Quote:
Originally Posted by chrism01
Something like
Code:
iptables -I INPUT -s 192.168.1.10 -p tcp --dport 8080 -j ACCEPT
iptables -I INPUT -s 10.254.14.16 -p tcp --dport 8080 -j ACCEPT
iptables -I INPUT -p tcp --dport 8080 -j DROP
Untested !
|
You've got the order of your rules inverted.

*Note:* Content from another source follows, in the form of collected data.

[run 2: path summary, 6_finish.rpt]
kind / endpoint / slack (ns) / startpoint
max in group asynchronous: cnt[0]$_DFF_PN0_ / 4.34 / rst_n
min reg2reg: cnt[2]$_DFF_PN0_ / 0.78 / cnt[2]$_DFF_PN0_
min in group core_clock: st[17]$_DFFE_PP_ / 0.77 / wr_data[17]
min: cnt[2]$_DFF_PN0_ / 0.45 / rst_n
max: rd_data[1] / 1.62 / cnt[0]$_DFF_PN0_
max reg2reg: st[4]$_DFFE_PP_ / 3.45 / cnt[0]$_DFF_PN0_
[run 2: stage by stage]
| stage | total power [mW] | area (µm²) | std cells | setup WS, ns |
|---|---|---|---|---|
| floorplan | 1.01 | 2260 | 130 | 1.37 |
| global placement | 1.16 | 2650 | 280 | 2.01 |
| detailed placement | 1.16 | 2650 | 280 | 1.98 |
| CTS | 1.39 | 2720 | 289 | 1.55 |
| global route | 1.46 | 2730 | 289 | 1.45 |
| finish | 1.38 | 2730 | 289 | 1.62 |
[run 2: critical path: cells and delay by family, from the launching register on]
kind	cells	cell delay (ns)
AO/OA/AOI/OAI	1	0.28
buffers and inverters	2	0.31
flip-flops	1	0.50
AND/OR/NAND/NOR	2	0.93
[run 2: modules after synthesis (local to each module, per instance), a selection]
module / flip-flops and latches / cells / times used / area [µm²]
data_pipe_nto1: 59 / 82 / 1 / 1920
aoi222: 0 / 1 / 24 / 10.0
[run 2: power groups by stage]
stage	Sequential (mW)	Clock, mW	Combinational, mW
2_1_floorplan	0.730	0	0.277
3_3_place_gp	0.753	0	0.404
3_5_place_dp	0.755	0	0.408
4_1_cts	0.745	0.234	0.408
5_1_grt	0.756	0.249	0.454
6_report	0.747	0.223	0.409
Context: an optimization exercise on an open-source flow, tuned for small area and a short achievable clock period. The choices shown serve that exercise and are no tape-out recipe.
RTL that was checked went through simulation tests only; none was proved equivalent to the original.
No activity file was given, so power comes from the tool's default toggle rates.

== job 483 ==
// alu64_sync
module alu64_sync(
    input clk,
    input en,
    input MD,
    input [2:0] OP,
    input [63:0] R1,
    input [63:0] R2,
    output reg EQ,
    output reg GT,
    output reg LT,
    output reg OVR,
    output reg [63:0] Q
    );
	reg [63:0] D_r;
	reg [5:0] V_r;
	reg FILL_r, REV_r, ADD_r, SLT_r, SGT_r, LT_r, EQ_r, OVR_r;
	reg [7:1] BC_r;
	wire [63:0] D_w, S_w;
	wire [5:0] V_w;
	wire FILL_w, REV_w, ADD_w, SLT_w, SGT_w, LT_w, EQ_w, OVR_w;
	wire [7:1] BC_w;
	wire GT_1 = ~(LT_r | EQ_r);
	always @(posedge clk)
	begin
		D_r <= D_w;
		V_r <= V_w;
		FILL_r <= FILL_w;
		REV_r <= REV_w;
		ADD_r <= ADD_w;
		BC_r <= BC_w;
		SLT_r <= SLT_w;
		SGT_r <= SGT_w;
		LT_r <= LT_w;
		EQ_r <= EQ_w;
		OVR_r <= OVR_w;
		EQ <= EQ_r;
		GT <= GT_1;
		LT <= LT_r;
		OVR <= OVR_r;
		Q <= {S_w[63:1], S_w[0] | (SLT_r & LT_r) | (SGT_r & GT_1)};
	end
	alu64 u_front (
		.en(en), .MD(MD), .OP(OP), .R1(R1), .R2(R2),
		.D(D_w), .V(V_w), .FILL(FILL_w), .REV(REV_w), .ADD(ADD_w), .BC(BC_w),
		.SLT(SLT_w), .SGT(SGT_w), .LT(LT_w), .EQ(EQ_w), .OVR(OVR_w));
	shift64 u_back (
		.D(D_r), .V(V_r), .FILL(FILL_r), .REV(REV_r), .ADD(ADD_r), .BC(BC_r),
		.S(S_w));
endmodule
clock: 4.0 ns
lec_check: 0
abc_area: 1
cap_margin: 20
core_margin: 2
core_utilization: 40
setup_slack_margin: 1.8
slew_margin: 20
standard.sh (not shown) runs the stock make flow with config.mk's settings and CLKGATE_MAP_FILE= SYNTH_SCRIPT=/design/flow/synth_recipe.tcl, a recipe that flattens the netlist after the stock synthesis.
==> flow/flow/run.sh <==
#!/bin/bash
# Standard ORFS layout (the standard.sh), with the port buffers made from the
# smallest buffer cell instead of the one buffer_ports picks by default.
set -euo pipefail
bash standard.sh BUFFER_PORTS_ARGS="-buffer_cell sky130_fd_sc_hd__buf_1" finish > standard.log 2>&1
Here is what was changed in the inputs of job 3715 compared with job 483.
Settings: SETUP_SLACK_MARGIN changed from 1.8 to 1.5; ABC_AREA changed from 1 to 0.
Results
Diff job 483 -> job 3715: register bit count reported by yosys barely changed; post-detailed-route via-to-cell ratio climbed 0.64; clock distribution area overhead in the final layout dropped 0.35 points; hold slack climbed 0.039 ns.
When job 3715 is measured against job 483, its combinational share of power turns out 5.4 points higher.
Of the two values seen for worst setup path startpoint, V_r[0] was produced by job 483 and R1[13] by job 3715.
#### Input delta (job 5717 over job 3715)
Settings: ABC_AREA now 1, was 0.
Notes after the runs:
- Result: PASS for each of job 5717 and job 3715
- In job 5717 the detailed-route wire length turned out 19% lower than in job 3715.
- [compare] base=job 3715 new=job 5717: layout net count has increased; worst hold slack has decreased.
- Comparing job 5717 with job 3715, the number of hold violations in the final report came out essentially unchanged.
- Compared with job 3715, job 5717 shows a lower buffering overhead.
- Job 5717 — clock network power share 4.7 points higher, job 3715 as reference
Here is what was changed in the inputs of job 8342 compared with job 5717.
Settings: a change of SETUP_SLACK_MARGIN from 1.5 to 2.1.
[summary]
- Worst hold slack in job 8342 is 0.0080 ns lower than in job 5717
- Job 8342 vs. job 5717: met1 track utilization from global routing now larger; worst setup slack after layout now larger; routing usage on met3 now larger; via count now larger.
No run of this note included a check of the RTL's function; only the layout flow was run.

---

alu64_sync, a different RTL version from the one above (not shown whole).
Size in the first run: ~2400 cells after synthesis, about 160 flip-flops, ~200 I/O pins, about 15000 µm² of cells after synthesis.
// alu64_sync
module alu64_sync(
    input clk,
    input en,
    input MD,
    input [2:0] OP,
    input [63:0] R1,
    input [63:0] R2,
    output reg EQ,
    output reg GT,
    output reg LT,
    output reg OVR,
    output reg [63:0] Q
    );
	reg [63:0] D_r;
	reg [5:1] V_r;
	reg FILL_r, REV_r, ADD_r, SLT_r, SGT_r, LT_r, EQ_r, OVR_r;
	reg [15:1] BC_r;
	wire [63:0] D_w, S_w;
	wire [5:0] V_w;
	wire FILL_w, REV_w, ADD_w, SLT_w, SGT_w, LT_w, EQ_w, OVR_w;
	wire [15:1] BC_w;
	wire GT_1 = ~(LT_r | EQ_r);
	always @(posedge clk)
	begin
		D_r <= D_w;
		V_r <= V_w[5:1];
		FILL_r <= FILL_w;
		REV_r <= REV_w;
		ADD_r <= ADD_w;
		BC_r <= BC_w;
		SLT_r <= SLT_w;
		SGT_r <= SGT_w;
		LT_r <= LT_w;
		EQ_r <= EQ_w;
		OVR_r <= OVR_w;
		EQ <= EQ_r;
		GT <= GT_1;
		LT <= LT_r;
		OVR <= OVR_r;
		Q <= {S_w[63:1], S_w[0] | (SLT_r & LT_r) | (SGT_r & GT_1)};
	end
	alu64 u_front (
		.en(en), .MD(MD), .OP(OP), .R1(R1), .R2(R2),
		.D(D_w), .V(V_w), .FILL(FILL_w), .REV(REV_w), .ADD(ADD_w), .BC(BC_w),
		.SLT(SLT_w), .SGT(SGT_w), .LT(LT_w), .EQ(EQ_w), .OVR(OVR_w));
	shift64 u_back (
		.D(D_r), .V({V_r, 1'b0}), .FILL(FILL_r), .REV(REV_r), .ADD(ADD_r), .BC(BC_r),
		.S(S_w));
endmodule
clock: 4.0 ns
lec_check: 0
abc_area: 1
cap_margin: 20
core_margin: 2
core_utilization: 50
cts_buf_list: sky130_fd_sc_hd__clkbuf_4 sky130_fd_sc_hd__clkbuf_8
setup_slack_margin: 1.7
slew_margin: 20
==> flow/flow/run.sh <==
#!/bin/bash
# Layout flow: the standard.sh throughout, with two changes.
#  1. Synthesis runs with a copy of the ORFS scripts whose ABC area script is
#     replaced by flow/abc_area.script (ABC map with a required time of 2000 ps instead of delay-optimal mapping);
#     everything else in synthesis (synth_recipe.tcl, synth.tcl) is unchanged.
#  2. The port buffers use the smallest buffer cell (buf_1).
set -euo pipefail
rm -rf scripts_mod
cp -r "$FLOW_HOME/scripts" scripts_mod
cp flow/abc_area.script scripts_mod/abc_area.script
bash standard.sh SCRIPTS_DIR="$PWD/scripts_mod" ABC_AREA=1 synth > synth.log 2>&1
bash standard.sh BUFFER_PORTS_ARGS="-buffer_cell sky130_fd_sc_hd__buf_1" finish > standard.log 2>&1
==> flow/flow/abc_area.script <==
strash
dch
map -D 2000
topo
stime -c
buffer -c
upsize -c
dnsize -c
Next try:
==> flow/flow/run.sh (replaced) <==
#!/bin/bash
# Standard ORFS layout (the standard.sh), with the port buffers made from the
# smallest buffer cell instead of the one buffer_ports picks by default.
set -euo pipefail
bash standard.sh BUFFER_PORTS_ARGS="-buffer_cell sky130_fd_sc_hd__buf_1" finish > standard.log 2>&1
--- a/flow/config.mk
+++ b/flow/config.mk
@@ -11 +11 @@
-export CORE_UTILIZATION = 50
+export CORE_UTILIZATION = 40
@@ -13 +13 @@
-export SETUP_SLACK_MARGIN = 1.7
+export SETUP_SLACK_MARGIN = 1.5
removed: flow/flow/abc_area.script
- routed wire length drops by 7.9%
- critical path depth fell by 5
- setup slack gets better by 0.31 ns
- power falls by 15%
- core utilization drops by 27 points
- clock skew is higher by 0.010 ns
- count of clock-buffer cells in the layout decreases by 3
Next try:
--- a/flow/config.mk
+++ b/flow/config.mk
@@ -11 +11 @@
-export CORE_UTILIZATION = 40
+export CORE_UTILIZATION = 50
@@ -13 +13 @@
-export SETUP_SLACK_MARGIN = 1.5
+export SETUP_SLACK_MARGIN = 1.9
After rerunning: Wire length grows by a few percent. Cell count shrinks slightly. Synthesized area stays the same. Utilization goes up by 20 points.
Next try:
--- a/flow/config.mk
+++ b/flow/config.mk
@@ -9 +9 @@
-export CAP_MARGIN = 20
+export CAP_MARGIN = 5
@@ -13,2 +13,2 @@
-export SETUP_SLACK_MARGIN = 1.9
-export SLEW_MARGIN = 20
+export SETUP_SLACK_MARGIN = 1.7
+export SLEW_MARGIN = 5
Worst setup slack got worse by 0.12 ns. Synthesized cell count stays the same. Via count falls by 3.9%. Flip-flop and latch count does not change. Critical path depth rises by 2. Non-clock buffer count falls by 57.

---

Another version of the RTL of alu64_sync (not shown whole).
Size: roughly 2600 cells after synthesis, ~200 flip-flops, ~200 I/O pins, ~0.016 mm2 of cells after synthesis.
==> flow/config.mk <==
export PLATFORM = sky130hd
export DESIGN_NAME = alu64_sync
export DESIGN_NICKNAME = alu64_sync
export VERILOG_FILES = /design/flow/design.v
export SDC_FILE = /design/flow/constraint.sdc
export NUM_CORES = 4
export LEC_CHECK = 0
export ABC_AREA = 1
export CAP_MARGIN = 20
export CORE_MARGIN = 2
export CORE_UTILIZATION = 40
export SETUP_SLACK_MARGIN = 1.0
export SLEW_MARGIN = 20
==> flow/constraint.sdc <==
create_clock -name core_clock -period 4.0 [get_ports {clk}]
set_input_delay 0.8000 -clock core_clock [delete_from_list [all_inputs] [get_ports {clk}]]
set_output_delay 0.8000 -clock core_clock [all_outputs]
set_load 0.01 [all_outputs]
==> flow/flow/run.sh <==
#!/bin/bash
# Standard ORFS layout (the standard.sh), with the port buffers made from the
# smallest buffer cell instead of the one buffer_ports picks by default.
set -euo pipefail
bash standard.sh BUFFER_PORTS_ARGS="-buffer_cell sky130_fd_sc_hd__buf_1" finish > standard.log 2>&1
Rerun with:
==> flow/run.sh (new file) <==
#!/bin/bash
# synth_recipe.tcl (not shown) runs the flow's synth.tcl, then flattens the netlist and writes it again
# the make line also repeats each setting of config.mk as NAME=value (left out here)
make -C /OpenROAD-flow-scripts/flow DESIGN_CONFIG=/design/flow/config.mk WORK_HOME=/design/flow/orfs CLKGATE_MAP_FILE= SYNTH_SCRIPT=/design/flow/synth_recipe.tcl finish
- SETUP_SLACK_MARGIN: 1.0 -> 1.5
removed: flow/flow/run.sh
removed: flow/standard.sh
=> Final cell count grows by 2.6%; die area stays the same; setup slack gains 0.30 ns.
Rerun with:
==> flow/flow/run.sh (new file) <==
#!/bin/bash
# Standard ORFS layout (the standard.sh), with the port buffers made from the
# smallest buffer cell instead of the one buffer_ports picks by default.
set -euo pipefail
bash standard.sh BUFFER_PORTS_ARGS="-buffer_cell sky130_fd_sc_hd__buf_1" finish > standard.log 2>&1
==> flow/standard.sh (new file) <==
#!/bin/bash
# synth_recipe.tcl (not shown) runs the flow's synth.tcl, then flattens the netlist and writes it again
# the make line also repeats each setting of config.mk as NAME=value (left out here)
make -C /OpenROAD-flow-scripts/flow DESIGN_CONFIG=/design/flow/config.mk WORK_HOME=/design/flow/orfs CLKGATE_MAP_FILE= SYNTH_SCRIPT=/design/flow/synth_recipe.tcl "${@:-finish}"
removed: flow/run.sh
The new run passed the timing, DRC and antenna checks.
Area after synthesis stays the same.
Global-route usage went down by 1.1 points.
Total power went down by 4.3%.
Design area went down by 5.9%.
Worst setup slack gets worse by 0.0081 ns.
Function was not checked in any run of this note: the RTL went through the layout flow alone.

-- static timing again, ports no longer ideal --
The results above use ideal ports. As a check the final layouts listed here were re-extracted and re-timed, cells and wires unchanged.
Step 1 assumes that a clkbuf_16 drives the clock port and a buf_2 every other input.
Step 2 moves the port delays by t, midway between the first and last clock arrival at a register: inputs arrive t later, outputs are due t later. That takes back most of the time a late clock gives input paths.
Slacks: no drivers / after step 1 / after step 2; pairs: no drivers / after step 1.
run	t (ns)	setup WS [ns]	worst register clock-pin slew, ns	pins driven straight from the clock port
job 483	0.514	1.762 / 1.744 / 1.229	0.07 / 0.07	1
job 3715	0.493	1.030 / 0.959 / 0.466	0.07 / 0.07	1
job 5717	0.510	1.567 / 1.567 / 1.127	0.08 / 0.08	1
job 8342	0.527	1.726 / 1.726 / 1.218	0.09 / 0.09	1
the first run of note 2	0.518	1.263 / 1.245 / 0.726	0.10 / 0.10	1
the second run of note 2	0.552	1.575 / 1.604 / 1.051	0.11 / 0.11	1
the third run of note 2	0.531	1.832 / 1.800 / 1.269	0.12 / 0.12	1
the fourth run of note 2	0.515	1.716 / 1.716 / 1.273	0.11 / 0.11	1
the first run of note 3	0.588	0.976 / 0.976 / 0.976	0.07 / 0.07	1
the second run of note 3	0.627	1.281 / 1.281 / 1.281	0.07 / 0.07	1
the third run of note 3	0.590	1.273 / 1.273 / 1.273	0.07 / 0.07	1
After both steps every run listed still meets setup and hold. The setup slack of job 3715, which loses most, moves by -0.071 ns with the drivers and by -0.564 ns with both steps.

Since you're inserting instead of appending, that last command would create the first rule in the chain, thereby sending all port 8080/TCP packets to DROP. Basically, you should instead have something like:
Code:
iptables -I INPUT -p tcp --dport 8080 -j DROP
iptables -I INPUT -s 192.168.1.10 -p tcp --dport 8080 -j ACCEPT
iptables -I INPUT -s 10.254.14.16 -p tcp --dport 8080 -j ACCEPT
Quote:
Originally Posted by netxus
Hi..
Anyone can help me..I have setup my linux fedora server and i want to restrict access to my server.Basically i control using iptables.I'm not sure how to write an iptables rules to control drop all connection to port 8080 and allow only certain ip can access the instance on port 8080 example ip=10.254.14.16,192.168.1.10.
|
Are you sure you only want to filter port 8080/TCP?
That's what the rules above do, but it's a better idea to filter everything (IMO, at least).